QUOTE(deerjerkydave @ Jul 24 2004, 10:00 PM)
I think that
aquapub is referring to the results of the Pew Research Center survey. It says that there are 5 times more reporters who label themselves as liberal.
Here is a link.I see. So by "statistics
always showing that
80-90% of newsroom people, reporters and anchors are liberals" he
actually means
"34% of journalists in a
single study identify themselves as liberal". Overwhelming.
You are quite right that Fox News is gaining viewers at the expense of other cable news networks - though combined with network news coverage, it's not
quite as significant. It does seem to indicate a trend, though - and to the extent that it does, seems to contradict the case that
aquapub is trying so hard to make. If anything, television news coverage with a clear, distinct, and demonstrable bias in favor of President Bush, the Republican Party and conservatism is on the rise: a "constant abuse of power", indeed.
Part of what I feel has contributed to the declining viewership of MSNBC and CNN, though, is the fact that they, too, are becoming increasingly conservative and distinctly pro-Bush. As
Steve Senti recently put it:
QUOTE
People are leaving CNN and MSNBC because they are just like FOX. All the liberals I know have stopped watching cable news because their Republican bias is so bad... They have become FOX 2 and FOX 3, there is no objective, fair and balanced media in America anymore. CNN and MSNBC have sold out their viewers and now they are all going to the internet for the news.
I couldn't agree more. When I want
real news, I turn to PBS, possibly ABC, or the internet - but
not the three right-wing cable networks.
Which candidate, for example, is currently being painted in the media as a "flip-flopper"? George W Bush has flipped more flops in four years than John Kerry has in twenty - yet it's the conservative spin that gets promoted
ad nauseam in the "liberal media". It's all too reminiscent of the media which portrayed Al Gore as a prevaricator on the basis of three or four minor, insignificant inaccuracies, while ignoring the
dozens of outright, blatant, and intentional lies of George W Bush - on issues of import.

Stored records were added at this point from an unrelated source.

**config.mk**
```make
export PLATFORM = sky130hd
export DESIGN_NAME = invaders_formation
export DESIGN_NICKNAME = d
export VERILOG_FILES = /design/src/rtl/invaders_formation.sv
export SDC_FILE = /design/constraint.sdc
export NUM_CORES = 1
export LEC_CHECK = 0
export ABC_CLOCK_PERIOD_IN_PS = 2400
export CAP_MARGIN = 20
export CORE_MARGIN = 8
export CORE_UTILIZATION = 35
export CTS_BUF_LIST = sky130_fd_sc_hd__clkbuf_8
export DETAILED_ROUTE_END_ITERATION = 10
export SLEW_MARGIN = 15
export SYNTH_ARGS = -nofsm -noshare
export SYNTH_HDL_FRONTEND = slang
export SYNTH_SLANG_ARGS = --single-unit
```
**constraint.sdc**
```tcl
create_clock -name i_clk_25MHz -period 2.4 [get_ports i_clk_25MHz]
set_input_delay 0.48 -clock i_clk_25MHz [delete_from_list [all_inputs] [get_ports i_clk_25MHz]]
set_output_delay 0.48 -clock i_clk_25MHz [all_outputs]
set_load 0.05 [all_outputs]
```
[config.mk]
export PLATFORM = sky130hd
export DESIGN_NAME = multi_slave_sequencer
export DESIGN_NICKNAME = d
export VERILOG_FILES = /design/src/rtl/multi_slave_seq_pkg.sv /design/src/rtl/seq_timeout_timer.sv /design/src/rtl/multi_slave_sequencer.sv
export SDC_FILE = /design/constraint.sdc
export NUM_CORES = 1
export LEC_CHECK = 0
export CAP_MARGIN = 20
export CORE_UTILIZATION = 55
export CTS_BUF_LIST = sky130_fd_sc_hd__clkbuf_16
export DETAILED_ROUTE_END_ITERATION = 8
export PLACE_DENSITY = 0.79
export SETUP_SLACK_MARGIN = 0.02
export SYNTH_ARGS = -nofsm -noshare
export SYNTH_HDL_FRONTEND = slang
export SYNTH_SLANG_ARGS = --single-unit
[constraint.sdc]
create_clock -name clk -period 2.26 [get_ports clk]
set_input_delay 0.339 -clock clk [delete_from_list [all_inputs] [get_ports clk]]
set_output_delay 0.339 -clock clk [all_outputs]
set_load 0.01 [all_outputs]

As I said originally, the media will have as much impact as they have ever had - and that will be to nudge the voting public as far right as possible. The handful of corporate media owners wouldn't have it any other way.
Your remarks about calling elections early don't strike me as being highly relevant to the question - especially as they are so inaccurate. In
Florida, the vote was called in favor of Gore by various national news media between 7:49 and 8:00 pm - at the earliest, this was a full
eleven minutes before the polls closed. Woo.

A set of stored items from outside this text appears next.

## src/rtl/vlsu_store_queue.sv

```systemverilog
// vlsu_store_queue: parametrised store-data queue between the VRF and memory.
// A store command (vid, vl, vsew) is converted to a beat count; VRF beats are
// queued with {data, vid, last, strb} and drained first-word-fall-through over
// a valid/ready channel. s_done pulses one cycle after each store's last beat
// is accepted by memory (or one cycle after a vl=0 command).
// Optional feature macro: STQ_BYTE_STROBE_EN (store per-beat byte strobes so
// the final beat of a store carries a partial strobe).
module vlsu_store_queue #(
   parameter int DATA_W = 128,
   parameter int DEPTH  = 16,
   parameter int VL_W   = 32,
   parameter int TAG_W  = 3
) (
   input  logic                       clk,
   input  logic                       nrst,
   input  logic                       cmd_valid,
   output logic                       cmd_ready,
   input  logic [TAG_W-1:0]           cmd_vid,
   input  logic [VL_W-1:0]            cmd_vl,
   input  logic [2:0]                 cmd_vsew,
   output logic                       cmd_err,
   input  logic                       in_valid,
   output logic                       in_ready,
   input  logic [DATA_W-1:0]          in_data,
   output logic                       mem_valid,
   input  logic                       mem_ready,
   output logic [DATA_W-1:0]          mem_data,
   output logic                       mem_last,
   output logic [TAG_W-1:0]           mem_vid,
   output logic [DATA_W/8-1:0]        mem_strb,
   output logic                       s_done,
   output logic [TAG_W-1:0]           s_done_vid,
   output logic [$clog2(DEPTH):0]     count,
   output logic                       busy
);

   localparam int BYTES = DATA_W / 8;
   localparam int OFF_W = $clog2(BYTES);
   localparam int PW    = $clog2(DEPTH);
   localparam int CW    = PW + 1;
   localparam int BW    = VL_W + 4;   // holds vl << 3 plus rounding headroom

   typedef enum logic {IDLE, FILL} state_t;

   state_t            state_q, state_d;
   logic [TAG_W-1:0]  vid_q, vid_d;
   logic [BW-1:0]     rem_q, rem_d;
   logic [PW-1:0]     wptr_q, wptr_d, rptr_q, rptr_d;
   logic [CW-1:0]     count_q, count_d;
   logic              err_q, err_d;
   logic              done_q, done_d;
   logic [TAG_W-1:0]  done_vid_q, done_vid_d;
   logic              hold_q, hold_d;
   logic [TAG_W-1:0]  hold_vid_q, hold_vid_d;

   logic [DATA_W-1:0] data_ram [DEPTH];
   logic [TAG_W-1:0]  vid_ram  [DEPTH];
   logic              last_ram [DEPTH];

   logic              cmd_fire, legal, zero_new, push, pop, push_last, pop_last;
   logic [BW-1:0]     bytes, beats;

   assign cmd_fire  = cmd_valid && cmd_ready;
   assign legal     = (cmd_vsew < 3'd4);
   assign bytes     = BW'(cmd_vl) << cmd_vsew[1:0];
   assign beats     = (bytes + BW'(BYTES - 1)) >> OFF_W;
   assign zero_new  = cmd_fire && legal && (cmd_vl == '0);
   assign push      = in_valid && in_ready;
   assign pop       = mem_valid && mem_ready;
   assign push_last = (rem_q == BW'(1));
   assign pop_last  = pop && last_ram[rptr_q];

   // A deferred vl=0 completion briefly blocks new commands so that at most one
   // completion is ever waiting behind a last-beat completion.
   assign cmd_ready = (state_q == IDLE) && !hold_q;
   assign in_ready  = (state_q == FILL) && (count_q != CW'(DEPTH));
   assign mem_valid = (count_q != '0);
   assign mem_data  = mem_valid ? data_ram[rptr_q] : '0;
   assign mem_last  = mem_valid && last_ram[rptr_q];
   assign mem_vid   = mem_valid ? vid_ram[rptr_q] : '0;
   assign cmd_err   = err_q;
   assign s_done    = done_q;
   assign s_done_vid = done_vid_q;
   assign count     = count_q;
   assign busy      = (state_q == FILL) || (count_q != '0);

`ifdef STQ_BYTE_STROBE_EN
   logic [OFF_W-1:0]  tail_q, tail_d;
   logic [BYTES-1:0]  strb_ram [DEPTH];
   logic [BYTES-1:0]  wr_strb;

   // Only the final beat of a store with a partial tail gets a short strobe.
   always_comb begin
      wr_strb = '1;
      if (push_last && (tail_q != '0)) wr_strb = (BYTES'(1) << tail_q) - BYTES'(1);
   end

   assign mem_strb = mem_valid ? strb_ram[rptr_q] : '0;

   // Strobe storage alongside the data entries.
   always_ff @(posedge clk) begin
      if (push) strb_ram[wptr_q] <= wr_strb;
   end
`else
   assign mem_strb = {BYTES{mem_valid}};
`endif

   // Fill FSM: latch command in IDLE, count beats down in FILL.
   always_comb begin
      state_d = state_q;
      vid_d   = vid_q;
      rem_d   = rem_q;
      err_d   = 1'b0;
`ifdef STQ_BYTE_STROBE_EN
      tail_d  = tail_q;
`endif
      case (state_q)
         IDLE: begin
            if (cmd_fire) begin
               if (!legal) begin
                  err_d = 1'b1;
               end else if (cmd_vl != '0) begin
                  vid_d   = cmd_vid;
                  rem_d   = beats;
`ifdef STQ_BYTE_STROBE_EN
                  tail_d  = bytes[OFF_W-1:0];
`endif
                  state_d = FILL;
               end
            end
         end
         FILL: begin
            if (push) begin
               rem_d = rem_q - BW'(1);
               if (push_last) state_d = IDLE;
            end
         end
         default: state_d = IDLE;
      endcase
   end

   // Queue pointers and occupancy.
   always_comb begin
      wptr_d  = push ? wptr_q + PW'(1) : wptr_q;
      rptr_d  = pop  ? rptr_q + PW'(1) : rptr_q;
      count_d = count_q;
      if (push && !pop)      count_d = count_q + CW'(1);
      else if (pop && !push) count_d = count_q - CW'(1);
   end

   // Completion arbitration: last-beat pops win, a colliding vl=0 completion is held.
   always_comb begin
      done_d     = 1'b0;
      done_vid_d = '0;
      hold_d     = hold_q;
      hold_vid_d = hold_vid_q;
      if (pop_last) begin
         done_d     = 1'b1;
         done_vid_d = vid_ram[rptr_q];
         if (zero_new) begin
            hold_d     = 1'b1;
            hold_vid_d = cmd_vid;
         end
      end else if (hold_q) begin
         done_d     = 1'b1;
         done_vid_d = hold_vid_q;
         hold_d     = 1'b0;
      end else if (zero_new) begin
         done_d     = 1'b1;
         done_vid_d = cmd_vid;
      end
   end

   // Control state registers.
   always_ff @(posedge clk or negedge nrst) begin
      if (!nrst) begin
         state_q    <= IDLE;
         vid_q      <= '0;
         rem_q      <= '0;
         wptr_q     <= '0;
         rptr_q     <= '0;
         count_q    <= '0;
         err_q      <= 1'b0;
         done_q     <= 1'b0;
         done_vid_q <= '0;
         hold_q     <= 1'b0;
         hold_vid_q <= '0;
`ifdef STQ_BYTE_STROBE_EN
         tail_q     <= '0;
`endif
      end else begin
         state_q    <= state_d;
         vid_q      <= vid_d;
         rem_q      <= rem_d;
         wptr_q     <= wptr_d;
         rptr_q     <= rptr_d;
         count_q    <= count_d;
         err_q      <= err_d;
         done_q     <= done_d;
         done_vid_q <= done_vid_d;
         hold_q     <= hold_d;
         hold_vid_q <= hold_vid_d;
`ifdef STQ_BYTE_STROBE_EN
         tail_q     <= tail_d;
`endif
      end
   end

   // Entry storage; contents are qualified by count so no reset is needed.
   always_ff @(posedge clk) begin
      if (push) begin
         data_ram[wptr_q] <= in_data;
         vid_ram[wptr_q]  <= vid_q;
         last_ram[wptr_q] <= push_last;
      end
   end

endmodule

```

Anyone who was not on their way to their polling place ten minutes before it closed was not going to vote anyway. "Who knows how many people were turned away from voting after hearing that news?"
I know. Approximately zero. Now you know, too. Spread it around, 'cause you're not gonna hear it on TV.
In any event, the media were most likely right. The calling of the votes is based on exit polls, not flawed voting tools. Obviously, the thousands of elderly Jews who inadvertently voted for Pat Buchanan in Palm Beach would
not have inadvertently told pollsters that they voted for anyone other than Gore - or possibly Nader. Their votes alone - never mind all the votes in Florida which were cast, but
never counted - would have rendered the news predictions absolutely correct - the first time. All of which is beside the point - it was the Supreme Court, not the "liberal media" which decided the vote in Florida. And
that is the "abuse of power" that we should be worrying about.